_Collected data:_
--------

Source: an optimization exercise on an open RTL-to-GDS flow (aim: small area, a short achievable clock period and few clock cycles per item). Production flows keep margins and buffers that such runs may drop.
Only simulation tests tie the RTL to the original design; equivalence was not proved.
No activity file was given, so power comes from the tool's default toggle rates.

==> flow/standard.sh <==
#!/bin/bash
# synth_recipe.tcl (not shown) runs the flow's synth.tcl, then flattens the netlist and writes it again
# the make line also repeats each setting of config.mk as NAME=value (left out here)
make -C /OpenROAD-flow-scripts/flow DESIGN_CONFIG=/design/flow/config.mk WORK_HOME=/design/flow/orfs CLKGATE_MAP_FILE= SYNTH_SCRIPT=/design/flow/synth_recipe.tcl "${@:-finish}"
==> flow/design.v <==
module multiplier_1(
    input clk,
    input res_n,
    input start,
    output reg done,
    input [15:0] arg1,
    input [15:0] arg2,
    output reg [31:0] product
    );
    reg [0:0] cnt;             
    reg busy;                      
    reg [15:0] S, C;               
    reg [7:0] LS, LC;              
    reg [7:0] L;                  
    wire [15:0] b = arg2;          
    wire [7:0] x = busy ? b[15:8] : b[7:0];
    wire [23:0] hi = ~({S, LS} + {C, LC} + 1'b1);    
    wire [8:0] lo = {hi[8] ^ S[0] ^ C[0], hi[7:0]};   
    wire [15:0] as = ~(busy ? ~S : 16'd0);
    wire [15:0] ac = ~(busy ? ~C : 16'd0);
    wire aci = ~(busy & lo[8]);
    wire [15:0] pp0 = ~(x[0] ? arg1 : 16'd0);
    wire [15:0] pp1 = ~(x[1] ? arg1 : 16'd0);
    wire [15:0] pp2 = ~(x[2] ? arg1 : 16'd0);
    wire [15:0] pp3 = ~(x[3] ? arg1 : 16'd0);
    wire [15:0] pp4 = ~(x[4] ? arg1 : 16'd0);
    wire [15:0] pp5 = ~(x[5] ? arg1 : 16'd0);
    wire [15:0] pp6 = ~(x[6] ? arg1 : 16'd0);
    wire [15:0] pp7 = ~(x[7] ? arg1 : 16'd0);
    wire s1;
    wire c2;
    wire s3;
    wire c4;
    wire s5;
    wire c6;
    wire s7;
    wire c8;
    wire s9;
    wire c10;
    wire s11;
    wire c12;
    wire s13;
    wire c14;
    wire s15;
    wire c16;
    wire s17;
    wire c18;
    wire s19;
    wire c20;
    wire s21;
    wire c22;
    wire s23;
    wire c24;
    wire s25;
    wire c26;
    wire s27;
    wire c28;
    wire s29;
    wire c30;
    wire s31;
    wire c32;
    wire s33;
    wire c34;
    wire s35;
    wire c36;
    wire s37;
    wire c38;
    wire s39;
    wire c40;
    wire s41;
    wire c42;
    wire s43;
    wire c44;
    wire s45;
    wire c46;
    wire s47;
    wire c48;
    wire s49;
    wire c50;
    wire s51;
    wire c52;
    wire s53;
    wire c54;
    wire s55;
    wire c56;
    wire s57;
    wire c58;
    wire s59;
    wire c60;
    wire s61;
    wire c62;
    wire s63;
    wire c64;
    wire s65;
    wire c66;
    wire s67;
    wire c68;
    wire s69;
    wire c70;
    wire s71;
    wire c72;
    wire s73;
    wire c74;
    wire s75;
    wire c76;
    wire s77;
    wire c78;
    wire s79;
    wire c80;
    wire s81;
    wire c82;
    wire s83;
    wire c84;
    wire s85;
    wire c86;
    wire s87;
    wire c88;
    wire s89;
    wire c90;
    wire s91;
    wire c92;
    wire s93;
    wire c94;
    wire s95;
    wire c96;
    wire s97;
    wire c98;
    wire s99;
    wire c100;
    wire s101;
    wire c102;
    wire s103;
    wire c104;
    wire s105;
    wire c106;
    wire s107;
    wire c108;
    wire s109;
    wire c110;
    wire s111;
    wire c112;
    wire s113;
    wire c114;
    wire s115;
    wire c116;
    wire s117;
    wire c118;
    wire s119;
    wire c120;
    wire s121;
    wire c122;
    wire s123;
    wire c124;
    wire s125;
    wire c126;
    wire s127;
    wire c128;
    wire s129;
    wire c130;
    wire s131;
    wire c132;
    wire s133;
    wire c134;
    wire s135;
    wire c136;
    wire s137;
    wire c138;
    wire s139;
    wire c140;
    wire s141;
    wire c142;
    wire s143;
    wire c144;
    wire s145;
    wire c146;
    wire s147;
    wire c148;
    wire s149;
    wire c150;
    wire s151;
    wire c152;
    wire s153;
    wire c154;
    wire s155;
    wire c156;
    wire s157;
    wire c158;
    wire s159;
    wire c160;
    wire s161;
    wire c162;
    wire s163;
    wire c164;
    wire s165;
    wire c166;
    wire s167;
    wire c168;
    wire s169;
    wire c170;
    wire s171;
    wire c172;
    wire s173;
    wire c174;
    wire s175;
    wire c176;
    wire s177;
    wire c178;
    wire s179;
    wire c180;
    wire s181;
    wire c182;
    wire s183;
    wire c184;
    wire s185;
    wire c186;
    wire s187;
    wire c188;
    wire s189;
    wire c190;
    wire s191;
    wire c192;
    wire s193;
    wire c194;
    wire s195;
    wire c196;
    wire s197;
    wire c198;
    wire s199;
    wire c200;
    wire s201;
    wire c202;
    wire s203;
    wire c204;
    wire s205;
    wire c206;
    wire s207;
    wire c208;
    wire s209;
    wire c210;
    wire s211;
    wire c212;
    wire s213;
    wire c214;
    wire s215;
    wire c216;
    wire s217;
    wire c218;
    wire s219;
    wire c220;
    wire s221;
    wire c222;
    wire s223;
    wire c224;
    wire s225;
    wire c226;
    wire s227;
    wire c228;
    wire s229;
    wire c230;
    wire s231;
    wire c232;
    wire s233;
    wire c234;
    wire s235;
    wire c236;
    wire s237;
    wire c238;
    wire s239;
    wire c240;
    wire s241;
    wire c242;
    wire s243;
    wire c244;
    wire s245;
    wire c246;
    wire s247;
    wire c248;
    wire s249;
    wire c250;
    wire s251;
    wire c252;
    wire s253;
    wire c254;
    wire s255;
    wire c256;
    wire s257;
    wire c258;
    mul_fa us1 (.a(as[7]), .b(ac[7]), .c(1'b1), .s(s1), .co(c2));
    mul_fa us3 (.a(as[8]), .b(ac[8]), .c(pp0[8]), .s(s3), .co(c4));
    mul_fa us5 (.a(as[9]), .b(ac[9]), .c(pp0[9]), .s(s5), .co(c6));
    mul_fa us7 (.a(as[10]), .b(ac[10]), .c(pp0[10]), .s(s7), .co(c8));
    mul_fa us9 (.a(as[11]), .b(ac[11]), .c(pp0[11]), .s(s9), .co(c10));
    mul_fa us11 (.a(as[12]), .b(ac[12]), .c(pp0[12]), .s(s11), .co(c12));
    mul_fa us13 (.a(as[13]), .b(ac[13]), .c(pp0[13]), .s(s13), .co(c14));
    mul_fa us15 (.a(as[14]), .b(ac[14]), .c(pp0[14]), .s(s15), .co(c16));
    mul_fa us17 (.a(as[15]), .b(ac[15]), .c(pp0[15]), .s(s17), .co(c18));
    mul_fa us19 (.a(as[4]), .b(ac[4]), .c(1'b1), .s(s19), .co(c20));
    mul_fa us21 (.a(as[5]), .b(ac[5]), .c(pp0[5]), .s(s21), .co(c22));
    mul_fa us23 (.a(pp1[4]), .b(pp2[3]), .c(1'b1), .s(s23), .co(c24));
    mul_fa us25 (.a(as[6]), .b(ac[6]), .c(pp0[6]), .s(s25), .co(c26));
    mul_fa us27 (.a(pp1[5]), .b(pp2[4]), .c(pp3[3]), .s(s27), .co(c28));
    mul_fa us29 (.a(pp4[2]), .b(pp5[1]), .c(1'b1), .s(s29), .co(c30));
    mul_fa us31 (.a(s1), .b(pp0[7]), .c(pp1[6]), .s(s31), .co(c32));
    mul_fa us33 (.a(pp2[5]), .b(pp3[4]), .c(pp4[3]), .s(s33), .co(c34));
    mul_fa us35 (.a(pp5[2]), .b(pp6[1]), .c(pp7[0]), .s(s35), .co(c36));
    mul_fa us37 (.a(s3), .b(pp1[7]), .c(pp2[6]), .s(s37), .co(c38));
    mul_fa us39 (.a(pp3[5]), .b(pp4[4]), .c(pp5[3]), .s(s39), .co(c40));
    mul_fa us41 (.a(pp6[2]), .b(pp7[1]), .c(c2), .s(s41), .co(c42));
    mul_fa us43 (.a(s5), .b(pp1[8]), .c(pp2[7]), .s(s43), .co(c44));
    mul_fa us45 (.a(pp3[6]), .b(pp4[5]), .c(pp5[4]), .s(s45), .co(c46));
    mul_fa us47 (.a(pp6[3]), .b(pp7[2]), .c(c4), .s(s47), .co(c48));
    mul_fa us49 (.a(s7), .b(pp1[9]), .c(pp2[8]), .s(s49), .co(c50));
    mul_fa us51 (.a(pp3[7]), .b(pp4[6]), .c(pp5[5]), .s(s51), .co(c52));
    mul_fa us53 (.a(pp6[4]), .b(pp7[3]), .c(c6), .s(s53), .co(c54));
    mul_fa us55 (.a(s9), .b(pp1[10]), .c(pp2[9]), .s(s55), .co(c56));
    mul_fa us57 (.a(pp3[8]), .b(pp4[7]), .c(pp5[6]), .s(s57), .co(c58));
    mul_fa us59 (.a(pp6[5]), .b(pp7[4]), .c(c8), .s(s59), .co(c60));
    mul_fa us61 (.a(s11), .b(pp1[11]), .c(pp2[10]), .s(s61), .co(c62));
    mul_fa us63 (.a(pp3[9]), .b(pp4[8]), .c(pp5[7]), .s(s63), .co(c64));
    mul_fa us65 (.a(pp6[6]), .b(pp7[5]), .c(c10), .s(s65), .co(c66));
    mul_fa us67 (.a(s13), .b(pp1[12]), .c(pp2[11]), .s(s67), .co(c68));
    mul_fa us69 (.a(pp3[10]), .b(pp4[9]), .c(pp5[8]), .s(s69), .co(c70));
    mul_fa us71 (.a(pp6[7]), .b(pp7[6]), .c(c12), .s(s71), .co(c72));
    mul_fa us73 (.a(s15), .b(pp1[13]), .c(pp2[12]), .s(s73), .co(c74));
    mul_fa us75 (.a(pp3[11]), .b(pp4[10]), .c(pp5[9]), .s(s75), .co(c76));
    mul_fa us77 (.a(pp6[8]), .b(pp7[7]), .c(c14), .s(s77), .co(c78));
    mul_fa us79 (.a(s17), .b(pp1[14]), .c(pp2[13]), .s(s79), .co(c80));
    mul_fa us81 (.a(pp3[12]), .b(pp4[11]), .c(pp5[10]), .s(s81), .co(c82));
    mul_fa us83 (.a(pp6[9]), .b(pp7[8]), .c(c16), .s(s83), .co(c84));
    mul_fa us85 (.a(pp1[15]), .b(pp2[14]), .c(pp3[13]), .s(s85), .co(c86));
    mul_fa us87 (.a(pp4[12]), .b(pp5[11]), .c(pp6[10]), .s(s87), .co(c88));
    mul_fa us89 (.a(pp7[9]), .b(c18), .c(1'b1), .s(s89), .co(c90));
    mul_fa us91 (.a(pp2[15]), .b(pp3[14]), .c(pp4[13]), .s(s91), .co(c92));
    mul_fa us93 (.a(pp5[12]), .b(pp6[11]), .c(1'b1), .s(s93), .co(c94));
    mul_fa us95 (.a(pp3[15]), .b(pp4[14]), .c(1'b1), .s(s95), .co(c96));
    mul_fa us97 (.a(as[2]), .b(ac[2]), .c(1'b1), .s(s97), .co(c98));
    mul_fa us99 (.a(as[3]), .b(ac[3]), .c(pp0[3]), .s(s99), .co(c100));
    mul_fa us101 (.a(pp1[2]), .b(pp2[1]), .c(1'b1), .s(s101), .co(c102));
    mul_fa us103 (.a(s19), .b(pp0[4]), .c(pp1[3]), .s(s103), .co(c104));
    mul_fa us105 (.a(pp2[2]), .b(pp3[1]), .c(pp4[0]), .s(s105), .co(c106));
    mul_fa us107 (.a(s21), .b(s23), .c(pp3[2]), .s(s107), .co(c108));
    mul_fa us109 (.a(pp4[1]), .b(pp5[0]), .c(c20), .s(s109), .co(c110));
    mul_fa us111 (.a(s25), .b(s27), .c(s29), .s(s111), .co(c112));
    mul_fa us113 (.a(pp6[0]), .b(c22), .c(c24), .s(s113), .co(c114));
    mul_fa us115 (.a(s31), .b(s33), .c(s35), .s(s115), .co(c116));
    mul_fa us117 (.a(c26), .b(c28), .c(c30), .s(s117), .co(c118));
    mul_fa us119 (.a(s37), .b(s39), .c(s41), .s(s119), .co(c120));
    mul_fa us121 (.a(c32), .b(c34), .c(c36), .s(s121), .co(c122));
    mul_fa us123 (.a(s43), .b(s45), .c(s47), .s(s123), .co(c124));
    mul_fa us125 (.a(c38), .b(c40), .c(c42), .s(s125), .co(c126));
    mul_fa us127 (.a(s49), .b(s51), .c(s53), .s(s127), .co(c128));
    mul_fa us129 (.a(c44), .b(c46), .c(c48), .s(s129), .co(c130));
    mul_fa us131 (.a(s55), .b(s57), .c(s59), .s(s131), .co(c132));
    mul_fa us133 (.a(c50), .b(c52), .c(c54), .s(s133), .co(c134));
    mul_fa us135 (.a(s61), .b(s63), .c(s65), .s(s135), .co(c136));
    mul_fa us137 (.a(c56), .b(c58), .c(c60), .s(s137), .co(c138));
    mul_fa us139 (.a(s67), .b(s69), .c(s71), .s(s139), .co(c140));
    mul_fa us141 (.a(c62), .b(c64), .c(c66), .s(s141), .co(c142));
    mul_fa us143 (.a(s73), .b(s75), .c(s77), .s(s143), .co(c144));
    mul_fa us145 (.a(c68), .b(c70), .c(c72), .s(s145), .co(c146));
    mul_fa us147 (.a(s79), .b(s81), .c(s83), .s(s147), .co(c148));
    mul_fa us149 (.a(c74), .b(c76), .c(c78), .s(s149), .co(c150));
    mul_fa us151 (.a(s85), .b(s87), .c(s89), .s(s151), .co(c152));
    mul_fa us153 (.a(c80), .b(c82), .c(c84), .s(s153), .co(c154));
    mul_fa us155 (.a(s91), .b(s93), .c(pp7[10]), .s(s155), .co(c156));
    mul_fa us157 (.a(c86), .b(c88), .c(c90), .s(s157), .co(c158));
    mul_fa us159 (.a(s95), .b(pp5[13]), .c(pp6[12]), .s(s159), .co(c160));
    mul_fa us161 (.a(pp7[11]), .b(c92), .c(c94), .s(s161), .co(c162));
    mul_fa us163 (.a(pp4[15]), .b(pp5[14]), .c(pp6[13]), .s(s163), .co(c164));
    mul_fa us165 (.a(pp7[12]), .b(c96), .c(1'b1), .s(s165), .co(c166));
    mul_fa us167 (.a(pp5[15]), .b(pp6[14]), .c(1'b1), .s(s167), .co(c168));
    mul_fa us169 (.a(as[0]), .b(ac[0]), .c(1'b1), .s(s169), .co(c170));
    mul_fa us171 (.a(as[1]), .b(ac[1]), .c(pp0[1]), .s(s171), .co(c172));
    mul_fa us173 (.a(s97), .b(pp0[2]), .c(pp1[1]), .s(s173), .co(c174));
    mul_fa us175 (.a(s99), .b(s101), .c(pp3[0]), .s(s175), .co(c176));
    mul_fa us177 (.a(s103), .b(s105), .c(c100), .s(s177), .co(c178));
    mul_fa us179 (.a(s107), .b(s109), .c(c104), .s(s179), .co(c180));
    mul_fa us181 (.a(s111), .b(s113), .c(c108), .s(s181), .co(c182));
    mul_fa us183 (.a(s115), .b(s117), .c(c112), .s(s183), .co(c184));
    mul_fa us185 (.a(s119), .b(s121), .c(c116), .s(s185), .co(c186));
    mul_fa us187 (.a(s123), .b(s125), .c(c120), .s(s187), .co(c188));
    mul_fa us189 (.a(s127), .b(s129), .c(c124), .s(s189), .co(c190));
    mul_fa us191 (.a(s131), .b(s133), .c(c128), .s(s191), .co(c192));
    mul_fa us193 (.a(s135), .b(s137), .c(c132), .s(s193), .co(c194));
    mul_fa us195 (.a(s139), .b(s141), .c(c136), .s(s195), .co(c196));
    mul_fa us197 (.a(s143), .b(s145), .c(c140), .s(s197), .co(c198));
    mul_fa us199 (.a(s147), .b(s149), .c(c144), .s(s199), .co(c200));
    mul_fa us201 (.a(s151), .b(s153), .c(c148), .s(s201), .co(c202));
    mul_fa us203 (.a(s155), .b(s157), .c(c152), .s(s203), .co(c204));
    mul_fa us205 (.a(s159), .b(s161), .c(c156), .s(s205), .co(c206));
    mul_fa us207 (.a(s163), .b(s165), .c(c160), .s(s207), .co(c208));
    mul_fa us209 (.a(s167), .b(pp7[13]), .c(c164), .s(s209), .co(c210));
    mul_fa us211 (.a(pp6[15]), .b(pp7[14]), .c(1'b1), .s(s211), .co(c212));
    mul_fa us213 (.a(s169), .b(aci), .c(1'b1), .s(s213), .co(c214));
    mul_fa us215 (.a(s171), .b(pp1[0]), .c(c170), .s(s215), .co(c216));
    mul_fa us217 (.a(s173), .b(pp2[0]), .c(c172), .s(s217), .co(c218));
    mul_fa us219 (.a(s175), .b(c98), .c(c174), .s(s219), .co(c220));
    mul_fa us221 (.a(s177), .b(c102), .c(c176), .s(s221), .co(c222));
    mul_fa us223 (.a(s179), .b(c106), .c(c178), .s(s223), .co(c224));
    mul_fa us225 (.a(s181), .b(c110), .c(c180), .s(s225), .co(c226));
    mul_fa us227 (.a(s183), .b(c114), .c(c182), .s(s227), .co(c228));
    mul_fa us229 (.a(s185), .b(c118), .c(c184), .s(s229), .co(c230));
    mul_fa us231 (.a(s187), .b(c122), .c(c186), .s(s231), .co(c232));
    mul_fa us233 (.a(s189), .b(c126), .c(c188), .s(s233), .co(c234));
    mul_fa us235 (.a(s191), .b(c130), .c(c190), .s(s235), .co(c236));
    mul_fa us237 (.a(s193), .b(c134), .c(c192), .s(s237), .co(c238));
    mul_fa us239 (.a(s195), .b(c138), .c(c194), .s(s239), .co(c240));
    mul_fa us241 (.a(s197), .b(c142), .c(c196), .s(s241), .co(c242));
    mul_fa us243 (.a(s199), .b(c146), .c(c198), .s(s243), .co(c244));
    mul_fa us245 (.a(s201), .b(c150), .c(c200), .s(s245), .co(c246));
    mul_fa us247 (.a(s203), .b(c154), .c(c202), .s(s247), .co(c248));
    mul_fa us249 (.a(s205), .b(c158), .c(c204), .s(s249), .co(c250));
    mul_fa us251 (.a(s207), .b(c162), .c(c206), .s(s251), .co(c252));
    mul_fa us253 (.a(s209), .b(c166), .c(c208), .s(s253), .co(c254));
    mul_fa us255 (.a(s211), .b(c168), .c(c210), .s(s255), .co(c256));
    mul_fa us257 (.a(pp7[15]), .b(c212), .c(1'b1), .s(s257), .co(c258));
    wire [23:0] ra = {c258, s257, s255, s253, s251, s249, s247, s245, s243, s241, s239, s237, s235, s233, s231, s229, s227, s225, s223, s221, s219, s217, s215, s213};
    wire [23:0] rb = {1'b1, c256, c254, c252, c250, c248, c246, c244, c242, c240, c238, c236, c234, c232, c230, c228, c226, c224, c222, c220, c218, c216, c214, pp0[0]};
    always @(*) product = {hi[23:0], L};
    always @(posedge clk) begin
        if (!res_n) begin
            done <= 1'b0;
            busy <= 1'b0;
            cnt <= 0;
        end else if (!done && (busy || start)) begin
            cnt <= (cnt == 1) ? 0 : cnt + 1'b1;
            busy <= (cnt != 1);
            if (cnt == 1) done <= 1'b1;
        end
        if (!done) begin
            S <= ra[23:8];
            C <= rb[23:8];
            LS <= ra[7:0];
            LC <= rb[7:0];
            L <= lo[7:0];
        end
    end
endmodule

--------

_Exercise prompt:_ In the entries above, find each line with the word "design" and return it.

_Finished task:_
Only simulation tests tie the RTL to the original design; equivalence was not proved.
make -C /OpenROAD-flow-scripts/flow DESIGN_CONFIG=/design/flow/config.mk WORK_HOME=/design/flow/orfs CLKGATE_MAP_FILE= SYNTH_SCRIPT=/design/flow/synth_recipe.tcl "${@:-finish}"
==> flow/design.v <==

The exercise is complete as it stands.